Git Product home page Git Product logo

configurethis's Introduction

Build Status Code Climate Dependency Status

Configurethis

Clean up your configuration approach by using Configurethis. Configurethis allows you to access your config values using method names instead of string literals to identify which config value you want to retrieve.

Quick example

# lib/password_settings.rb
class PasswordSettings
  extend Configurethis
end

# some_ruby_file_in_my_app.rb
PasswordSettings.min_length        #=> 10
PasswordSettings.require_uppercase #=> true
PasswordSettings.storage.keep_last #=> 3
---
# config/password_settings.yml
minLength: 10
require_uppercase: true
storage:
  keep_last: 3

Why?

Typical Ruby code has craziness like this all over the place:

# config/initializers/load_config.rb
APP_CONFIG = YAML.load_file("#{Rails.root}/config/config.yml")[Rails.env]

# application.rb
if APP_CONFIG['perform_authentication']
  # Do stuff
end

But that's just ugly.

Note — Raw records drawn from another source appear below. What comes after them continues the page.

Source: an optimization exercise on an open RTL-to-GDS flow (aim: small area and a short achievable clock period). Production flows keep margins and buffers that such runs may drop.
The RTL was checked by simulation tests, not by an equivalence proof against the original design.
No activity file was given, so power comes from the tool's default toggle rates.

**config.mk**
```make
export PLATFORM = sky130hd
export DESIGN_NAME = wdc_acq_top
export DESIGN_NICKNAME = wdc_acq_top
export VERILOG_FILES = /design/flow/design.v
export SDC_FILE = /design/flow/constraint.sdc
export NUM_CORES = 4
export LEC_CHECK = 0
export CAP_MARGIN = 20
export CORE_MARGIN = 2
export CORE_UTILIZATION = 70
export CTS_BUF_LIST = sky130_fd_sc_hd__clkbuf_16
export CTS_CLUSTER_DIAMETER = 100
export CTS_CLUSTER_SIZE = 25
export SETUP_SLACK_MARGIN = 2.0
export SLEW_MARGIN = 20
```
**design.v**
```verilog
package wdc_pkg;
  typedef logic [12-1:0] sample_t;
  typedef logic [48-1:0] ltc_t;
  typedef struct packed {
    sample_t thresh;
    logic    gt;
    logic    lt;
    logic    thresh_en;
    logic    link_en;
  } trig_conf_t;
  typedef struct packed {
    sample_t samp;
    logic    trig;
  } trig_word_t;
  typedef struct packed {
    logic chan;
    logic link;
    ltc_t ltc;
  } hdr_t;
  typedef struct packed {
    logic sop;
    logic eop;
    logic chan;
    logic link;
    ltc_t payload;
  } rd_word_t;
endpackage
`timescale 1ns/1ps
module wvb_fifo #(
  parameter int W  = 12,
  parameter int HW = 48 + 1
) (
  input  logic                    lclk,
  input  logic                    i_wr,
  input  logic [W-1:0]            i_din,
  input  logic                    i_hwe,
  input  logic [HW-1:0]           i_hdr,
  input  logic                    i_sel,
  input  logic [(4 + 12)-1:0] i_psel,
  output logic [W-1:0]            o_samp,
  output logic [HW-1:0]           o_hdr,
  output logic [3:0]              o_ph
);
  localparam int N = (4 + 12);
  logic [N*W-1:0] ring;
  logic [HW-1:0]  hdr;
  always_ff @(posedge lclk) begin
    ring <= {ring[(N-1)*W-1:0], i_wr ? i_din : ring[N*W-1 -: W]};
  end
  always_ff @(posedge lclk) begin
    if (i_hwe) begin
      hdr <= i_hdr;
    end
  end
  always_ff @(posedge lclk) begin
    if (i_hwe) begin
      o_ph <= 4'd1;
    end else begin
      o_ph <= {o_ph[2:0], o_ph[3] ^ o_ph[2] ^ (o_ph[2:0] == 3'd0)};
    end
  end
  always_comb begin
    o_samp = '0;
    for (int j = 0; j < N; j++) begin
      o_samp = o_samp | ({W{i_psel[j]}} & ring[j*W +: W]);
    end
    o_samp = o_samp & {W{i_sel}};
  end
  assign o_hdr = hdr & {HW{i_sel}};
endmodule
`timescale 1ns/1ps
module thresh_trigger (
  input  logic                lclk,
  input  logic                lclk_rst,
  input  wdc_pkg::sample_t    i_samp,
  input  wdc_pkg::trig_conf_t i_conf,
  output wdc_pkg::trig_word_t o_word
);
  wdc_pkg::sample_t samp_q;
  logic trig_q;
  logic above;
  logic below;
  logic above_q;
  logic below_q;
  logic gt_cross;
  logic lt_cross;
  assign above = i_samp > i_conf.thresh;
  assign below = i_samp < i_conf.thresh;
  assign gt_cross = i_conf.gt && above && !above_q;
  assign lt_cross = i_conf.lt && below && !below_q;
  always_ff @(posedge lclk) begin
    samp_q <= i_samp;
  end
  always_ff @(posedge lclk) begin
    if (lclk_rst) begin
      trig_q  <= 1'b0;
      above_q <= 1'b1;
      below_q <= 1'b1;
    end else begin
      trig_q  <= i_conf.thresh_en && (gt_cross || lt_cross);
      above_q <= above;
      below_q <= below;
    end
  end
  assign o_word = {samp_q, trig_q};
endmodule
`timescale 1ns/1ps
module wvf_capture (
  input  logic                    lclk,
  input  logic                    lclk_rst,
  input  wdc_pkg::sample_t        i_samp,
  input  wdc_pkg::trig_conf_t     i_conf,
  input  logic                    i_other_trig,
  input  wdc_pkg::ltc_t           i_ltc,
  input  logic [3:0]              i_hdr_free,
  input  logic [3:0]              i_samp_free,
  input  logic [3:0]              i_sel,
  input  logic [(4 + 12)-1:0] i_psel,
  output logic                    o_trig,
  output logic                    o_hdr_empty,
  output logic [48:0]     o_hdr,
  output logic [3:0][3:0]         o_ph,
  output wdc_pkg::sample_t        o_samp,
  output logic                    o_overflow
);
  localparam int HW = 48 + 1;
  wdc_pkg::trig_word_t tw;
  wdc_pkg::sample_t d0, d1, d2, d3;
  logic busy;
  logic [3:0] cnt;
  logic [3:0] hdr_occ;
  logic [3:0] samp_occ;
  logic [3:0] ws;
  logic [3:0] hdr_occ_n;
  logic [3:0] samp_occ_n;
  logic hdr_any;
  logic busy_n;
  logic room_n;
  logic [3:0] ws_n;
  logic [3:0] wr_q;
  logic [3:0] hwe_q;
  logic start_req;
  logic room;
  logic start;
  logic [12-1:0] samp_s [4];
  logic [HW-1:0] hdr_s [4];
  thresh_trigger u_trig (
    .lclk     (lclk),
    .lclk_rst (lclk_rst),
    .i_samp   (i_samp),
    .i_conf   (i_conf),
    .o_word   (tw)
  );
  assign o_trig = tw.trig;
  always_ff @(posedge lclk) begin
    d0 <= tw.samp;
    d1 <= d0;
    d2 <= d1;
    d3 <= d2;
  end
  assign start_req = !busy && (tw.trig || (i_other_trig && i_conf.link_en));
  assign start = start_req && room;
  always_comb begin
    for (int s = 0; s < 4; s++) begin
      hdr_occ_n[s]  = (start && ws[s]) || (hdr_occ[s] && !i_hdr_free[s]);
      samp_occ_n[s] = (start && ws[s]) || (samp_occ[s] && !i_samp_free[s]);
    end
    busy_n = busy;
    ws_n   = ws;
    if (start) begin
      busy_n = 1'b1;
    end else if (busy && cnt == 4'd15) begin
      busy_n = 1'b0;
      ws_n   = {ws[2:0], ws[3]};
    end
    room_n = !(&hdr_occ_n) && !(&samp_occ_n);
  end
  always_ff @(posedge lclk) begin
    if (lclk_rst) begin
      busy       <= 1'b0;
      o_overflow <= 1'b0;
      hdr_occ    <= '0;
      samp_occ   <= '0;
      room       <= 1'b1;
      hdr_any    <= 1'b0;
      ws         <= 4'b0001;
      wr_q       <= 4'b0001;
      hwe_q      <= 4'b0001;
    end else begin
      busy  <= busy_n;
      ws    <= ws_n;
      wr_q  <= ws_n & {4{busy_n || room_n}};
      hwe_q <= ws_n & {4{!busy_n && room_n}};
      if (start_req && !room) begin
        o_overflow <= 1'b1;
      end
      hdr_occ  <= hdr_occ_n;
      samp_occ <= samp_occ_n;
      room     <= room_n;
      hdr_any  <= |hdr_occ_n;
    end
  end
  always_ff @(posedge lclk) begin
    if (start) begin
      cnt <= 4'd1;
    end else begin
      cnt <= cnt + 1'b1;
    end
  end
  for (genvar s = 0; s < 4; s++) begin : g_slot
    wvb_fifo u_slot (
      .lclk   (lclk),
      .i_wr   (wr_q[s]),
      .i_din  (d3),
      .i_hwe  (hwe_q[s]),
      .i_hdr  ({!tw.trig, i_ltc}),
      .i_sel  (i_sel[s]),
      .i_psel (i_psel),
      .o_samp (samp_s[s]),
      .o_hdr  (hdr_s[s]),
      .o_ph   (o_ph[s])
    );
  end
  assign o_samp = samp_s[0] | samp_s[1] | samp_s[2] | samp_s[3];
  assign o_hdr  = hdr_s[0] | hdr_s[1] | hdr_s[2] | hdr_s[3];
  assign o_hdr_empty = !hdr_any;
endmodule
`timescale 1ns/1ps
module wvb_readout (
  input  logic                    lclk,
  input  logic                    lclk_rst,
  input  logic                    i_rd_en,
  input  logic [1:0]              i_hdr_empty,
  input  logic [7:0][3:0]         i_ph,
  input  logic [48:0]     i_hdr,
  input  logic [1:0][12-1:0] i_samp,
  output logic [7:0]              o_hdr_free,
  output logic [7:0]              o_samp_free,
  output logic [7:0]              o_sel,
  output logic [(4 + 12)-1:0] o_psel,
  output logic                    o_rd_valid,
  output logic [48+3:0]   o_rd_word
);
  logic busy;
  logic [4:0] cnt;
  logic cur;
  logic last;
  logic pick;
  logic found;
  logic [3:0] rs [2];
  logic [3:0] ph;
  logic [3:0] ph_q;
  logic ev_link;
  logic [1:0][12-1:0] samp_q;
  always_comb begin
    found = 1'b1;
    if (!i_hdr_empty[!last]) begin
      pick = !last;
    end else begin
      pick  = last;
      found = !i_hdr_empty[last];
    end
  end
  always_comb begin
    ph = '0;
    for (int s = 0; s < 4; s++) begin
      ph = ph | (i_ph[pick*4 + s] & {4{rs[pick][s]}});
    end
  end
  assign o_sel = cur ? {rs[1], 4'b0} : {4'b0, rs[0]};
  assign o_hdr_free  = o_sel & {8{busy && cnt == 5'd0}};
  assign o_samp_free = o_sel & {8{busy && cnt == 5'd16}};
  always_ff @(posedge lclk) begin
    if (lclk_rst) begin
      busy       <= 1'b0;
      cur        <= 1'b0;
      last       <= 1'b1;
      rs[0]      <= 4'b0001;
      rs[1]      <= 4'b0001;
      o_rd_valid <= 1'b0;
    end else begin
      o_rd_valid <= busy;
      if (!busy) begin
        if (i_rd_en && found) begin
          busy     <= 1'b1;
          cur      <= pick;
          last     <= pick;
        end
      end else if (cnt == 5'd16) begin
        busy    <= 1'b0;
        rs[cur] <= {rs[cur][2:0], rs[cur][3]};
      end
    end
  end
  always_ff @(posedge lclk) begin
    if (!busy) begin
      cnt  <= '0;
      ph_q <= ph;
    end else begin
      cnt <= cnt + 1'b1;
    end
  end
  always_ff @(posedge lclk) begin
    case (busy ? ph_q : ph)
      4'd0:    o_psel <= 16'h0001;
      4'd1:    o_psel <= 16'h0002;
      4'd2:    o_psel <= 16'h0004;
      4'd4:    o_psel <= 16'h0008;
      4'd9:    o_psel <= 16'h0010;
      4'd3:    o_psel <= 16'h0020;
      4'd6:    o_psel <= 16'h0040;
      4'd13:   o_psel <= 16'h0080;
      4'd10:   o_psel <= 16'h0100;
      4'd5:    o_psel <= 16'h0200;
      4'd11:   o_psel <= 16'h0400;
      4'd7:    o_psel <= 16'h0800;
      4'd15:   o_psel <= 16'h1000;
      4'd14:   o_psel <= 16'h2000;
      4'd12:   o_psel <= 16'h4000;
      default: o_psel <= 16'h8000;
    endcase
  end
  always_ff @(posedge lclk) begin
    samp_q <= i_samp;
    o_rd_word[48+3] <= (cnt == '0);
    o_rd_word[48+2] <= (cnt == 5'd16);
    o_rd_word[48+1] <= cur;
    if (cnt == '0) begin
      ev_link <= i_hdr[48];
      o_rd_word[48:0] <= i_hdr;
    end else begin
      o_rd_word[48:0] <= {ev_link, {(48 - 12){1'b0}}, samp_q[0] | samp_q[1]};
    end
  end
endmodule
`timescale 1ns/1ps
module wdc_acq_top (
  input  logic                                  lclk,
  input  logic                                  lclk_rst,
  input  logic [2*12-1:0]  i_adc_samp,
  input  logic [2*16-1:0]             i_trig_conf,
  input  logic                                  i_rd_en,
  input  logic                                  i_ltc_set,
  input  logic [48-1:0]                 i_ltc_val,
  output logic                                  o_rd_valid,
  output logic [48+3:0]                 o_rd_word,
  output logic [2-1:0]                o_overflow
);
  localparam int HW = 48 + 1;
  wdc_pkg::ltc_t ltc;
  logic [1:0] trig;
  logic [1:0] hdr_empty;
  logic [7:0] hdr_free;
  logic [7:0] samp_free;
  logic [7:0] sel;
  logic [(4 + 12)-1:0] psel;
  logic [HW-1:0] hdr_c [2];
  logic [7:0][3:0] ph;
  wdc_pkg::sample_t samp_c [2];
  logic lo_max;
  logic mid_max;
  logic [15:0] inc_lo;
  logic [15:0] inc_mid;
  logic [15:0] inc_hi;
  wdc_pkg::ltc_t pre [5];
  always_comb begin
    pre[0] = ltc;
    for (int l = 0; l < 4; l++) begin
      for (int i = 0; i < 48; i++) begin
        if ((i >> l) & 1) begin
          pre[l+1][i] = pre[l][i] & pre[l][((i >> l) << l) - 1];
        end else begin
          pre[l+1][i] = pre[l][i];
        end
      end
    end
    inc_lo  = ltc[15:0]  ^ {pre[4][14:0], 1'b1};
    inc_mid = ltc[31:16] ^ {pre[4][30:16], 1'b1};
    inc_hi  = ltc[47:32] ^ {pre[4][46:32], 1'b1};
  end
  always_ff @(posedge lclk) begin
    if (lclk_rst) begin
      ltc     <= '0;
      lo_max  <= 1'b0;
      mid_max <= 1'b0;
    end else if (i_ltc_set) begin
      ltc     <= i_ltc_val;
      lo_max  <= &i_ltc_val[15:0];
      mid_max <= &i_ltc_val[31:16];
    end else begin
      ltc[15:0] <= inc_lo;
      lo_max    <= (ltc[15:0] == 16'hfffe);
      if (lo_max) begin
        ltc[31:16] <= inc_mid;
        mid_max    <= (ltc[31:16] == 16'hfffe);
      end
      if (lo_max && mid_max) begin
        ltc[47:32] <= inc_hi;
      end
    end
  end
  for (genvar c = 0; c < 2; c++) begin : g_chan
    wvf_capture u_capture (
      .lclk         (lclk),
      .lclk_rst     (lclk_rst),
      .i_samp       (i_adc_samp[c*12 +: 12]),
      .i_conf       (i_trig_conf[c*16 +: 16]),
      .i_other_trig (trig[1-c]),
      .i_ltc        (ltc),
      .i_hdr_free   (hdr_free[c*4 +: 4]),
      .i_samp_free  (samp_free[c*4 +: 4]),
      .i_sel        (sel[c*4 +: 4]),
      .i_psel       (psel),
      .o_trig       (trig[c]),
      .o_hdr_empty  (hdr_empty[c]),
      .o_hdr        (hdr_c[c]),
      .o_ph         (ph[c*4 +: 4]),
      .o_samp       (samp_c[c]),
      .o_overflow   (o_overflow[c])
    );
  end
  wvb_readout u_readout (
    .lclk        (lclk),
    .lclk_rst    (lclk_rst),
    .i_rd_en     (i_rd_en),
    .i_hdr_empty (hdr_empty),
    .i_ph        (ph),
    .i_hdr       (hdr_c[0] | hdr_c[1]),
    .i_samp      ({samp_c[1], samp_c[0]}),
    .o_hdr_free  (hdr_free),
    .o_samp_free (samp_free),
    .o_sel       (sel),
    .o_psel      (psel),
    .o_rd_valid  (o_rd_valid),
    .o_rd_word   (o_rd_word)
  );
endmodule
```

It relies on string literals, constants, and gets worse if you have multiple config values, or even nested config values for that matter. Configurethis makes your life better and your code healthier by avoiding literals, constants and makes it easy to setup multiple config files. All you need to do is define a Class to act as your configuration container object, create a matching YAML file, and then access your values as needed using method calls to your new Class!

# A cleaner way!
# config/initializers/configurethis.rb
Configurethis.root_path = File.join(Rails.root, "config")

# lib/password_settings.rb
class PasswordSettings
  extend Configurethis
end

# some_ruby_file_in_my_app.rb
PasswordSettings.min_length        #=> 10
PasswordSettings.require_uppercase #=> true
PasswordSettings.storage.keep_last #=> 3
---
# config/password_settings.yml
minLength: 10
require_uppercase: true
storage:
  keep_last: 3

Get started with Configurethis!

Add this line to your application's Gemfile:

gem 'configurethis'

And then execute:

$ bundle

Or install it yourself as:

$ gem install configurethis

How to?

Setup

To get started, specify where you want Configurethis to look for your .yml files at.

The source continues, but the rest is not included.